Define the coordinate variables and the covariant Schwarzchild metric tensor components.

 > $\mathrm{with}\left(\mathrm{tensor}\right):$
 > $\mathrm{coord}≔\left[t,r,\mathrm{th},\mathrm{ph}\right]:$
 > $\mathrm{g_compts}≔\mathrm{array}\left(\mathrm{symmetric},\mathrm{sparse},1..4,1..4\right):$
 > $\mathrm{g_compts}\left[1,1\right]≔1-\frac{2m}{r}:$$\mathrm{g_compts}\left[2,2\right]≔-\frac{1}{\mathrm{g_compts}\left[1,1\right]}:$
 > $\mathrm{g_compts}\left[3,3\right]≔-{r}^{2}:$$\mathrm{g_compts}\left[4,4\right]≔-{r}^{2}{\mathrm{sin}\left(\mathrm{th}\right)}^{2}:$
 > $g≔\mathrm{create}\left(\left[-1,-1\right],\mathrm{eval}\left(\mathrm{g_compts}\right)\right)$
 ${g}{≔}{table}{}\left(\left[{\mathrm{index_char}}{=}\left[{-1}{,}{-1}\right]{,}{\mathrm{compts}}{=}\left[\begin{array}{cccc}{1}{-}\frac{{2}{}{m}}{{r}}& {0}& {0}& {0}\\ {0}& {-}\frac{{1}}{{1}{-}\frac{{2}{}{m}}{{r}}}& {0}& {0}\\ {0}& {0}& {-}{{r}}^{{2}}& {0}\\ {0}& {0}& {0}& {-}{{r}}^{{2}}{}{{\mathrm{sin}}{}\left({\mathrm{th}}\right)}^{{2}}\end{array}\right]\right]\right)$ (1)

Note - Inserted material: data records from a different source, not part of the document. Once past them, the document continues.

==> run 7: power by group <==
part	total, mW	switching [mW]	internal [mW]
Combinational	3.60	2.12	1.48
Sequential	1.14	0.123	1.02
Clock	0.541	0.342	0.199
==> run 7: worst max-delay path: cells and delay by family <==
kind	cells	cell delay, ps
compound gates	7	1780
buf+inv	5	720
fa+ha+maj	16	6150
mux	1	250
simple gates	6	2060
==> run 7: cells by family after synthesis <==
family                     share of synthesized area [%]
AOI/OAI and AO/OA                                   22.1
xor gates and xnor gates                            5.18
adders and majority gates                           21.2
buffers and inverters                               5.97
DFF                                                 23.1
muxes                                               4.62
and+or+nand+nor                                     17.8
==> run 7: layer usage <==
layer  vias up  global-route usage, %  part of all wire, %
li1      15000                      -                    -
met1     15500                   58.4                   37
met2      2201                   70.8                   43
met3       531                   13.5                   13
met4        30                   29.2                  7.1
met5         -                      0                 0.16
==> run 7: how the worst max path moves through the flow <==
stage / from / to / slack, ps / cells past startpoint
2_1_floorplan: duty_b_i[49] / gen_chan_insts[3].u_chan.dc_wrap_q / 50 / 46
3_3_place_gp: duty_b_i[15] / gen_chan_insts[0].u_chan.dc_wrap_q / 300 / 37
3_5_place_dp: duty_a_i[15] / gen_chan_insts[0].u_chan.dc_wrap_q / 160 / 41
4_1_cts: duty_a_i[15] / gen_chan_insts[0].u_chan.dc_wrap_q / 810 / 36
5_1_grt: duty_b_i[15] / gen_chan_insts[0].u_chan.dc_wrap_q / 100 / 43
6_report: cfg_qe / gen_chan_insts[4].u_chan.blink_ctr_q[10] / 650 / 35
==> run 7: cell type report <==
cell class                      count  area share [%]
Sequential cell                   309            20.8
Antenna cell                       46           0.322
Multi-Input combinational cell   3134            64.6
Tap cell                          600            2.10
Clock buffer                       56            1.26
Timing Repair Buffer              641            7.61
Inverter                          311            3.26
Context: an optimization exercise on an open-source flow, tuned for small area, a short achievable clock period and few clock cycles. The choices shown serve that exercise and are no tape-out recipe. Where RTL was checked, it was by simulation tests only, not by an equivalence proof against the original. No activity file was given, so power comes from the tool's default toggle rates.

## garnet
==> flow/design.v (excerpt) <==
module seq_mult #(parameter n = 32)
				(input start, rst, clk,
				input [n-1:0] a, b,
				output valid,
				output [2*n-1:0] result);
Settings: LEC_CHECK=0, ABC_AREA=1, CAP_MARGIN=20, CORE_MARGIN=2, CORE_UTILIZATION=40, CTS_BUF_LIST=sky130_fd_sc_hd__clkbuf_8, SETUP_SLACK_MARGIN=1.3, SLEW_MARGIN=20, SYNTH_HIERARCHICAL=1; clock period 5.0 ns.
standard.sh (not shown) runs the stock make flow with config.mk's settings and CLKGATE_MAP_FILE= SYNTH_SCRIPT=/design/flow/synth_recipe.tcl, a recipe that flattens the netlist after the stock synthesis.
==> flow/flow/run.sh <==
#!/bin/bash
# The standard layout, with the port buffers made of buf_1 cells
# instead of the default clkdlybuf4s50_1. The make output goes to make.log.
set -euo pipefail
bash standard.sh "BUFFER_PORTS_ARGS=-buffer_cell sky130_fd_sc_hd__buf_1" finish > make.log 2>&1
garnet finished end to end and its layout was clean on timing, DRC and antenna.
Testbench counts of garnet, summed over its fixed seeds: cycles 8,000.
What follows belongs to an exercise in optimizing a design on an open flow for a short achievable clock period and few clock cycles; a production flow would make more cautious choices.
In this exercise RTL edits were held to simulation tests only and were not proved equivalent to the original.
No activity file was given, so power comes from the tool's default toggle rates.

==> inputs of 04-01 <==
Design cmu, start of the top module:
module cmu (
        input clk,
        input rst,
        input [31:0] addr_rw,
        input en_r,
        input en_w,
        input [2:0] u_b_h_w,
        input [31:0] data_w,
        output [31:0] data_r,
        output stall,
        output mem_cs_o,
        output mem_we_o,
        output [31:0] mem_addr_o,
        input [31:0] mem_data_i,
        output [31:0] mem_data_o,
        input mem_ack_i
    );
Settings: LEC_CHECK=0, CAP_MARGIN=40, CORE_MARGIN=2, CORE_UTILIZATION=35, SLEW_MARGIN=40, SYNTH_MEMORY_MAX_BITS=16384; clock period 27.0 ns.
standard.sh (not shown) runs the stock make flow with config.mk's settings and CLKGATE_MAP_FILE= SYNTH_SCRIPT=/design/flow/synth_recipe.tcl, a recipe that flattens the netlist after the stock synthesis.
==> flow/flow/run.sh <==
#!/bin/bash
# The standard layout, with changes to how it is made (the constraints are
# unchanged): the pins are placed by flow/io.tcl, ORFS's timing repair is asked
# to keep SETUP_MARGIN ns of setup slack beyond the design's period, the
# resizer may change a cell's footprint, and nets longer than 150 um are
# buffered after placement (flow/wires.tcl).
set -euo pipefail
SETUP_MARGIN=${SETUP_MARGIN:-16}
bash standard.sh synth > synth.log 2>&1
bash standard.sh IO_CONSTRAINTS=$PWD/flow/io.tcl SETUP_SLACK_MARGIN=$SETUP_MARGIN MATCH_CELL_FOOTPRINT=0 \
    POST_RESIZE_TCL=$PWD/flow/wires.tcl finish > layout.log 2>&1
==> flow/flow/io.tcl <==
# Pin placement: the main-memory interface on the right edge, with mem_ack_i in
# the middle of the outputs it selects; the processor interface on the left edge.
set lo {}
set hi {}
for {set i 0} {$i < 16} {incr i} { lappend lo "mem_data_o\[$i\]" "mem_addr_o\[$i\]" }
for {set i 16} {$i < 32} {incr i} { lappend hi "mem_data_o\[$i\]" "mem_addr_o\[$i\]" }
set memgroup [concat $lo [list mem_cs_o mem_ack_i mem_we_o] $hi]
set_io_pin_constraint -pin_names $memgroup -region right:* -group -order
set memin {}
for {set i 0} {$i < 32} {incr i} { lappend memin "mem_data_i\[$i\]" }
set_io_pin_constraint -pin_names $memin -region right:*
set cpu [list stall en_r en_w]
for {set i 0} {$i < 32} {incr i} { lappend cpu "addr_rw\[$i\]" "data_w\[$i\]" "data_r\[$i\]" }
for {set i 0} {$i < 3} {incr i} { lappend cpu "u_b_h_w\[$i\]" }
set_io_pin_constraint -pin_names $cpu -region left:*
==> flow/flow/wires.tcl <==
# After the standard repair_design in placement: also buffer nets longer than
# 150 um, so that no long wire ends on a small gate (antenna rule) and slews
# keep a margin once the wires are routed. The net from mem_ack_i's input
# buffer, which selects the main-memory outputs, is left to timing repair.
set ack_nets {}
foreach c [get_cells -of_objects [get_pins -of_objects [get_nets mem_ack_i]]] {
  foreach p [get_pins -of_objects $c -filter "direction==output"] {
    lappend ack_nets [get_nets -of_objects $p]
  }
}
puts "wires.tcl: keeping [llength $ack_nets] net(s) from mem_ack_i as they are"
set_dont_touch $ack_nets
repair_design -max_wire_length 150 -slew_margin 40 -cap_margin 40
unset_dont_touch $ack_nets
==> 02-03 (differences from 04-01) <==
==> flow/flow/wires.tcl (replaced) <==
# After the standard repair_design in placement: also buffer nets longer than
# 150 um, so that no long wire ends on a small gate (antenna rule) and slews
# keep a margin once the wires are routed.
repair_design -max_wire_length 150 -slew_margin 40 -cap_margin 40
==> flow/config.mk (replaced) <==
export PLATFORM = sky130hd
export DESIGN_NAME = cmu
export DESIGN_NICKNAME = cmu
export VERILOG_FILES = /design/flow/design.v
export SDC_FILE = /design/flow/constraint.sdc
export NUM_CORES = 8
export LEC_CHECK = 0
export CAP_MARGIN = 40
export CORE_MARGIN = 2
export CORE_UTILIZATION = 30
export SLEW_MARGIN = 40
export SYNTH_MEMORY_MAX_BITS = 16384
==> 08-05 (differences from 04-01) <==
==> flow/config.mk (replaced) <==
export PLATFORM = sky130hd
export DESIGN_NAME = cmu
export DESIGN_NICKNAME = cmu
export VERILOG_FILES = /design/flow/design.v
export SDC_FILE = /design/flow/constraint.sdc
export NUM_CORES = 8
export LEC_CHECK = 0
export CAP_MARGIN = 40
export CORE_MARGIN = 2
export CORE_UTILIZATION = 30
export SLEW_MARGIN = 40
export SYNTH_MEMORY_MAX_BITS = 16384
==> 01-17 (differences from 04-01) <==
--- a/flow/design.v
+++ b/flow/design.v
@@ -92,38 +92,27 @@
     wire vdirty = s_v0 & s_v1 & (vway ? s_d1 : s_d0);
     wire [5:0] hl = {r_set, hit1};
     wire in_a = a_v & (a_line == hl);
     wire in_b = b_v & (b_line == hl);
     wire arrived = idx[2] & (idx[1:0] > r_word);      
     wire avail = ~in_b & (~in_a | arrived);
-    wire fresh0 = fq_v & (fq_line == {r_set, 1'b0}) & (fq_word == r_word);
-    wire fresh1 = fq_v & (fq_line == {r_set, 1'b1}) & (fq_word == r_word);
-    wire [31:0] sword0 = s_l0[r_word*32 +: 32];
-    wire [31:0] sword1 = s_l1[r_word*32 +: 32];
-    wire [31:0] lword0, lword1;
+    wire fresh = fq_v & (fq_line == hl) & (fq_word == r_word);
+    wire [127:0] hline = hit1 ? s_l1 : s_l0;
+    wire [31:0] sword = hline[r_word*32 +: 32];
+    wire [31:0] lword;
     genvar gb;
     generate
         for (gb = 0; gb < 4; gb = gb + 1) begin : g_lw
-            assign lword0[gb*8 +: 8] = (fresh0 & ~fq_mask[gb]) ? fq_raw[gb*8 +: 8] : sword0[gb*8 +: 8];
-            assign lword1[gb*8 +: 8] = (fresh1 & ~fq_mask[gb]) ? fq_raw[gb*8 +: 8] : sword1[gb*8 +: 8];
+            assign lword[gb*8 +: 8] = (fresh & ~fq_mask[gb]) ? fq_raw[gb*8 +: 8] : sword[gb*8 +: 8];
         end
     endgenerate
-    function [31:0] load_fmt(input [31:0] w, input [1:0] lo, input [2:0] bhw);
-        reg [15:0] h;
-        reg [7:0] c;
-        begin
-            h = lo[1] ? w[31:16] : w[15:0];
-            c = lo[0] ? h[15:8] : h[7:0];
-            load_fmt = bhw[1] ? w :
-                       bhw[0] ? {bhw[2] ? 16'b0 : {16{h[15]}}, h} :
-                                {bhw[2] ? 24'b0 : {24{c[7]}}, c};
-        end
-    endfunction
-    wire [31:0] ld0 = load_fmt(lword0, q_addr[1:0], q_bhw);
-    wire [31:0] ld1 = load_fmt(lword1, q_addr[1:0], q_bhw);
-    assign data_r = hit1 ? ld1 : ld0;
+    wire [15:0] lhalf = q_addr[1] ? lword[31:16] : lword[15:0];
+    wire [7:0]  lbyte = q_addr[0] ? lhalf[15:8] : lhalf[7:0];
+    assign data_r = q_bhw[1] ? lword :
+                    q_bhw[0] ? {q_bhw[2] ? 16'b0 : {16{lhalf[15]}}, lhalf} :
+                               {q_bhw[2] ? 24'b0 : {24{lbyte[7]}}, lbyte};
     wire quiet = ~a_v | (~b_v & (idx == 3'd7));
     wire done = s2v & hit & (q_we | avail) & quiet;
     assign stall = ~done;
     wire st_done = done & q_we;
     wire can_accept = ~b_v & (~a_v | (idx[2] & (a_line != vl))) & ~(fq_v & (fq_line == vl));
     wire alloc = s2v & ~hit & can_accept;
==> flow/flow/run.sh (replaced) <==
#!/bin/bash
# The standard layout, with changes to how it is made (the constraints are
# unchanged): the pins are placed by flow/io.tcl, ORFS's timing repair is asked
# to keep SETUP_MARGIN ns of setup slack beyond the design's period, the
# resizer may change a cell's footprint, and antenna repair after global
# routing keeps a margin (flow/antenna.tcl).
set -euo pipefail
SETUP_MARGIN=${SETUP_MARGIN:-16}
bash standard.sh synth > synth.log 2>&1
bash standard.sh IO_CONSTRAINTS=$PWD/flow/io.tcl SETUP_SLACK_MARGIN=$SETUP_MARGIN MATCH_CELL_FOOTPRINT=0 \
    POST_GLOBAL_ROUTE_TCL=$PWD/flow/antenna.tcl finish > layout.log 2>&1
==> flow/flow/antenna.tcl (new file) <==
# After global routing: protect long nets against antenna effects with a margin,
# so that few are left for the repair after detailed routing.
repair_antennas -ratio_margin 25 -iterations 3
check_placement -verbose
write_guides $::env(RESULTS_DIR)/route.guide
==> flow/config.mk (replaced) <==
export PLATFORM = sky130hd
export DESIGN_NAME = cmu
export DESIGN_NICKNAME = cmu
export VERILOG_FILES = /design/flow/design.v
export SDC_FILE = /design/flow/constraint.sdc
export NUM_CORES = 8
export LEC_CHECK = 0
export CAP_MARGIN = 40
export CORE_MARGIN = 2
export CORE_UTILIZATION = 30
export SLEW_MARGIN = 40
export SYNTH_MEMORY_MAX_BITS = 16384
removed: flow/flow/wires.tcl
==> qor summary <==
| quantity | 02-03 | 08-05 | 01-17 | 04-01 |
|---|---|---|---|---|
| Non-clock inverter count in the final layout | 41 | 41 | 73 | 41 |
| Post-DP HPWL | 1780000 um | 1780000 um | 1510000 um | 1730000 um |
| Simple-gate share of the synthesized area | 4.11% | 4.11% | 3.30% | 4.11% |
| Dpl cells | 62800 | 62800 | 53300 | 59200 |
| Height of the chip | 1350 um | 1350 um | 1330 um | 1250 um |
| Post-layout min period | 11.61 ns | 11.42 ns | 11.41 ns | 11.41 ns |
| # fillers | 165000 | 165000 | 164000 | 134000 |
| WL met2 | 937000 um | 940000 um | 906000 um | 932000 um |
| Internal cell power | 30500 uW | 30400 uW | 29000 uW | 30500 uW |
| Fraction of power consumed by combinational cells | 16.0% | 16.2% | 11.8% | 15.7% |
| Routing usage on met1 | 31.8% | 31.9% | 29.6% | 36.0% |
| Horizontal die dimension | 1350 um | 1350 um | 1330 um | 1250 um |
| Met2 routing resource usage after global routing | 33.8% | 33.9% | 33.0% | 39.3% |
| Status | timing/DRC/antenna clean | timing/DRC/antenna clean | finished with violations | timing/DRC/antenna clean |
| Reasons for failing layout checks | - | - | antenna rules | - |
| Routed metal-1 wirelength | 859000 um | 858000 um | 797000 um | 824000 um |
| Initial cell density of the core | 30.0% | 30.0% | 30.1% | 35.1% |
| Global Route Usage Sum | 23.5% | 23.5% | 24.1% | 26.9% |
| Post-route design area | 0.692 mm2 | 0.691 mm2 | 0.606 mm2 | 0.685 mm2 |
| Standard cell core area | 1.81 mm2 | 1.81 mm2 | 1.75 mm2 | 1.55 mm2 |
| Minimum setup slack in the final design | 15.39 ns | 15.58 ns | 15.59 ns | 15.59 ns |
| Area fraction in compound gates after synthesis | 2.46% | 2.46% | 2.64% | 2.46% |
| Met3 layer usage reported by global route | 9.68% | 9.64% | 13.5% | 10.1% |
| Power per cell area | 60.3 mW/mm2 | 60.0 mW/mm2 | 66.2 mW/mm2 | 60.5 mW/mm2 |
| End of the worst register-to-register path | dmem[5919] | dmem[5916] | rn_addr[21] | dmem[5015] |
| Synthesized area | 0.545 mm2 | 0.545 mm2 | 0.526 mm2 | 0.545 mm2 |
| Adder-cell share of the synthesized area | 0.0551% | 0.0551% | 0.0595% | 0.0551% |
| RSZ-0062 raised after global routing | true | true | - | true |
Testbench counts of 04-01, summed over its fixed seeds: cycles 335,207.
Testbench counts of 02-03, summed over its fixed seeds: cycles 335,207.
Testbench counts of 08-05, summed over its fixed seeds: cycles 335,207.
Testbench counts of 01-17, summed over its fixed seeds: cycles 335,207.

## what the ideal ports hide
How much do the figures lean on ideal ports? The routed layouts below were timed once more, with nothing changed but the port constraints. Step 1, drivers: a clkbuf_16 drives clk and a buf_2 each remaining input, both assumed. Step 2 moves the port delays by t, midway between the first and last clock arrival at a register: inputs arrive t later, outputs are due t later. That takes back most of the time a late clock gives input paths. Slacks: ideal / step 1 / step 2; pairs: ideal / step 1.
| run | shift t [ns] | slack for setup (ns) | worst register clock-pin slew, ns | worst slew at a driven data input, ns |
|---|---|---|---|---|
| 04-01 | 1.472 | 15.592 / 14.995 / 14.528 | 0.08 / 0.08 | 0.64 |
| 02-03 | 1.516 | 15.393 / 15.117 / 14.656 | 0.08 / 0.08 | 0.31 |
| 08-05 | 1.517 | 15.583 / 15.032 / 14.669 | 0.08 / 0.08 | 0.59 |
| 01-17 | 1.507 | 15.589 / 14.904 / 14.544 | 0.07 / 0.07 | 0.78 |
The setup slack of 04-01, which loses most, moves by -0.597 ns with the drivers and by -1.064 ns with both steps.
Source: an optimization exercise on an open RTL-to-GDS flow (aim: small area and a short achievable clock period). Production flows keep margins and buffers that such runs may drop. In this exercise RTL edits were held to simulation tests only and were not proved equivalent to the original. The clock port is modelled as an ideal driver, which makes a skipped or thinned clock tree look cheaper than it is; a real chip needs a root buffer or a tree. Power and IR drop assume default switching activity.

## run 1
==> flow/design.v (excerpt) <==
module PelicanMAC(clk,rst,
             load_iv,
             load_k,
             load_m,
             din,
             dout,
             done);
Size in the first run: about 280 flip-flops, ~260 I/O pins, about 15000 µm² of cells after synthesis.
export LEC_CHECK = 0
export CAP_MARGIN = 20
export CORE_MARGIN = 2
export CORE_UTILIZATION = 40
export SETUP_SLACK_MARGIN = 1.8
export SLEW_MARGIN = 20
export SYNTH_HIERARCHICAL = 1
export SYNTH_MINIMUM_KEEP_SIZE = 0
create_clock -name core_clock -period 3.5 [get_ports {clk}]
standard.sh (not shown) runs the stock make flow with config.mk's settings and CLKGATE_MAP_FILE= SYNTH_SCRIPT=/design/flow/synth_recipe.tcl, a recipe that flattens the netlist after the stock synthesis.
==> flow/flow/run.sh <==
#!/bin/bash
# ORFS layout through the standard.sh, with
#  - the standard flow's synthesis script, but ABC mapping for area (flow/synth.tcl),
#  - plain buf_1 cells as port buffers (the resizer upsizes where needed),
#  - a hand-built two-level clock tree of inverters (two inversions keep
#    the clock's polarity; flow/cts_hook.tcl) in place of
#    TritonCTS, for a low clock insertion delay.
set -euo pipefail
here=$(cd "$(dirname "$0")" && pwd)
export BUFFER_PORTS_ARGS="-buffer_cell sky130_fd_sc_hd__buf_1"
export PRE_CTS_TCL="$here/cts_hook.tcl"
export MCTS_RLEV=2 MCTS_LLEV=2
export MCTS_ROOT=sky130_fd_sc_hd__inv_8 MCTS_LEAF=sky130_fd_sc_hd__inv_8
bash standard.sh SYNTH_SCRIPT="$here/synth.tcl" > standard.log 2>&1
==> flow/flow/cts_hook.tcl <==
# PRE_CTS hook: build a shallow, balanced clock tree by hand (see mancts.tcl)
# in place of TritonCTS; the rest of ORFS's CTS step (legalisation, timing
# repair) runs as usual.
source [file join [file dirname [info script]] mancts.tcl]
man_cts $::env(MCTS_RLEV) $::env(MCTS_LLEV) $::env(MCTS_ROOT) $::env(MCTS_LEAF)
set_propagated_clock [all_clocks]
rename clock_tree_synthesis ""
proc clock_tree_synthesis {args} {
  puts "clock_tree_synthesis skipped: clock tree built by cts_hook.tcl"
}
# ORFS's CTS step next clones clock inverters next to each register load;
# the hand-built tree is already final.
rename repair_clock_inverters ""
proc repair_clock_inverters {args} {
  puts "repair_clock_inverters skipped: clock tree built by cts_hook.tcl"
}
Other scripts of this flow, unchanged in this note and not shown: flow/flow/abc_area.script, flow/flow/mancts.tcl, flow/flow/synth.tcl
--- input diff run 1..run 2 ---
diff --git a/flow/flow/run.sh b/flow/flow/run.sh
--- a/flow/flow/run.sh
+++ b/flow/flow/run.sh
@@ -11,4 +11,4 @@
 export PRE_CTS_TCL="$here/cts_hook.tcl"
 export MCTS_RLEV=2 MCTS_LLEV=2
-export MCTS_ROOT=sky130_fd_sc_hd__inv_8 MCTS_LEAF=sky130_fd_sc_hd__inv_8
+export MCTS_ROOT=sky130_fd_sc_hd__inv_2 MCTS_LEAF=sky130_fd_sc_hd__inv_8
 bash standard.sh SYNTH_SCRIPT="$here/synth.tcl" > standard.log 2>&1
- Run 2 against run 1; power is down slightly.
- In run 2 relative to run 1, sequential power had gone up slightly.
- Reported for run 1 and run 2, path length in cells of the critical path turned out identical to the last digit.
- Run 2: global routing usage on met1 1.3 points below run 1
- The combinational logic power number comes out lower for run 2 vs run 1.
- Run 2 -> run 1: buffers inserted during post-CTS setup optimization delta 0, exact match
- In run 2, the global-route usage came out 0.73 points below the value in run 1.
- Peak fanout along the critical path (higher): run 2
- Comparing run 1 and run 2, the higher worst-case register-to-register setup slack is on run 2.
- Wire length on met2: lower on run 2
- Max via density per instance across run 1 and run 2: run 1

Now compute all of the quantities necessary to compute the Einstein tensor:

 > $\mathrm{ginv}≔\mathrm{invert}\left(g,'\mathrm{detg}'\right):$
 > $\mathrm{D1g}≔\mathrm{d1metric}\left(g,\mathrm{coord}\right):$$\mathrm{D2g}≔\mathrm{d2metric}\left(\mathrm{D1g},\mathrm{coord}\right):$
 > $\mathrm{Cf1}≔\mathrm{Christoffel1}\left(\mathrm{D1g}\right):$
 > $\mathrm{RMN}≔\mathrm{Riemann}\left(\mathrm{ginv},\mathrm{D2g},\mathrm{Cf1}\right):$
 > $\mathrm{RICCI}≔\mathrm{Ricci}\left(\mathrm{ginv},\mathrm{RMN}\right):$
 > $\mathrm{RS}≔\mathrm{Ricciscalar}\left(\mathrm{ginv},\mathrm{RICCI}\right):$

Compute the Einstein tensor:

 > $\mathrm{Estn}≔\mathrm{Einstein}\left(g,\mathrm{RICCI},\mathrm{RS}\right)$
 ${\mathrm{Estn}}{≔}{table}{}\left(\left[{\mathrm{index_char}}{=}\left[{-1}{,}{-1}\right]{,}{\mathrm{compts}}{=}\left[\begin{array}{cccc}{0}& {0}& {0}& {0}\\ {0}& {0}& {0}& {0}\\ {0}& {0}& {0}& {0}\\ {0}& {0}& {0}& {0}\end{array}\right]\right]\right)$ (2)

You can also view the result using the function tensor[displayGR].